Elizabeth Butler does not receive quite as much attention as other First World War artists, and yet she painted pictures of the war in both oil and watercolour. Among them, The Royal Horse Guards Retreat from Mons in the collection of The Royal Hospital Chelsea.
Elizabeth Thompson was born near Lausanne in 1846. She attended the Female School of Art in South Kensington and in 1869 had further tuition in Florence, from Guiseppi Bellucci. The following year her painting The Magnificat was accepted for the Pope’s annual exhibition in Rome. Feeling confident that the Royal Academy would also accept the painting she submitted it, but it was refused and returned to her with a large hole in it! Undaunted, the following year she submitted another picture, again it was rejected. The following year her painting Missing was accepted by the Royal Academy, but it was ‘skied’, that is hung so high up on the wall that it attracted little attention.
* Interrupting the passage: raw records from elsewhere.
<file path="config.mk">
export PLATFORM = sky130hd
export DESIGN_NAME = pulse_generator
export DESIGN_NICKNAME = d
export VERILOG_FILES = /design/src/rtl/pulse_generator.sv
export SDC_FILE = /design/constraint.sdc
export NUM_CORES = 1
export LEC_CHECK = 0
export ABC_AREA = 1
export BUFFER_PORTS_ARGS = -buffer_cell sky130_fd_sc_hd__buf_2
export CAP_MARGIN = 20
export CELL_PAD_IN_SITES_DETAIL_PLACEMENT = 0
export CELL_PAD_IN_SITES_GLOBAL_PLACEMENT = 1
export CORE_ASPECT_RATIO = 1.5
export CORE_MARGIN = 4
export CORE_UTILIZATION = 31
export DETAILED_ROUTE_END_ITERATION = 8
export PLACE_DENSITY_LB_ADDON = 0.1
export SLEW_MARGIN = 20
export SYNTH_ARGS = -nofsm -noshare
export SYNTH_HDL_FRONTEND = slang
export SYNTH_SLANG_ARGS = --single-unit
export TNS_END_PERCENT = 50
</file>
<file path="constraint.sdc">
create_clock -name clk -period 6.25 [get_ports clk]
set_clock_uncertainty 0.15 [all_clocks]
set_input_delay 0.3125 -clock clk [delete_from_list [all_inputs] [get_ports clk]]
set_output_delay 0.3125 -clock clk [all_outputs]
set_load 0.03 [all_outputs]
</file>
Finally in 1874 her painting of the Crimean War The Roll Call was accepted and hung ‘on the line’ at eye level. The picture was praised by the Prince of Wales, following which crowds thronged around the painting, so many that a policeman was stationed in front of it to protect it. The picture shows a muster of Grenadier guardsmen standing in the snow as the roll-call is read by a sergeant. Many of the guardsmen have been injured, including the sergeant. The picture had been commissioned by Charles Galloway, a Manchester businessman, but when it was taken to Windsor Castle for Queen Victoria to view she decided that she would like it and it remains in the Royal Collection.
The following year Elizabeth submitted a painting of Waterloo, The 28th Regiment at Quatre Bras in which she showed the 28th Regiment forming a square about to receive the last charge of Marshal Ney’s cavalry. The Royal Academy accepted it and again it was a great success.
In 1876, twenty years after the Crimean War, Elizabeth produced a picture of Balaclava showing not the charge of the Light Brigade but instead those same soldiers returning from the battle. She did another painting of the Crimean War, The Return from Inkerman the following year. It was in that year, 1877, that she married Major Butler, an Irish career soldier.
Elizabeth and William had five children and in her role as an army wife she accompanied her husband on various postings in England and abroad but still found time to paint.
She almost exclusively painted battle pictures, from the Napoleonic Wars, Crimea, Rorke’s Drift, the Afghan War, the Battle of Tel el Kebir, the Boer War and WWI, such unusual subjects for a woman. Her most famous picture, Scotland for Ever! is at Leeds Art Gallery and shows a charge of the Scots Greys at Waterloo.
Her husband was knighted in 1887, he retired in the rank of Lieutenant General in 1905 and they went to live in Tipperary. William died in 1910 but Elizabeth still continued to paint.
Lady Butler had two ‘one man’ exhibitions of First World War works at the Leicester Galley in London, the first in 1917, ‘Glimpses of the Great War’ and the second in 1919, ‘Some Records of the World War’. At the second she showed a watercolour, In the Retreat of 1914: the Royal Horse Guards from which her oil at The Royal Hospital Chelsea was produced. She died in 1933.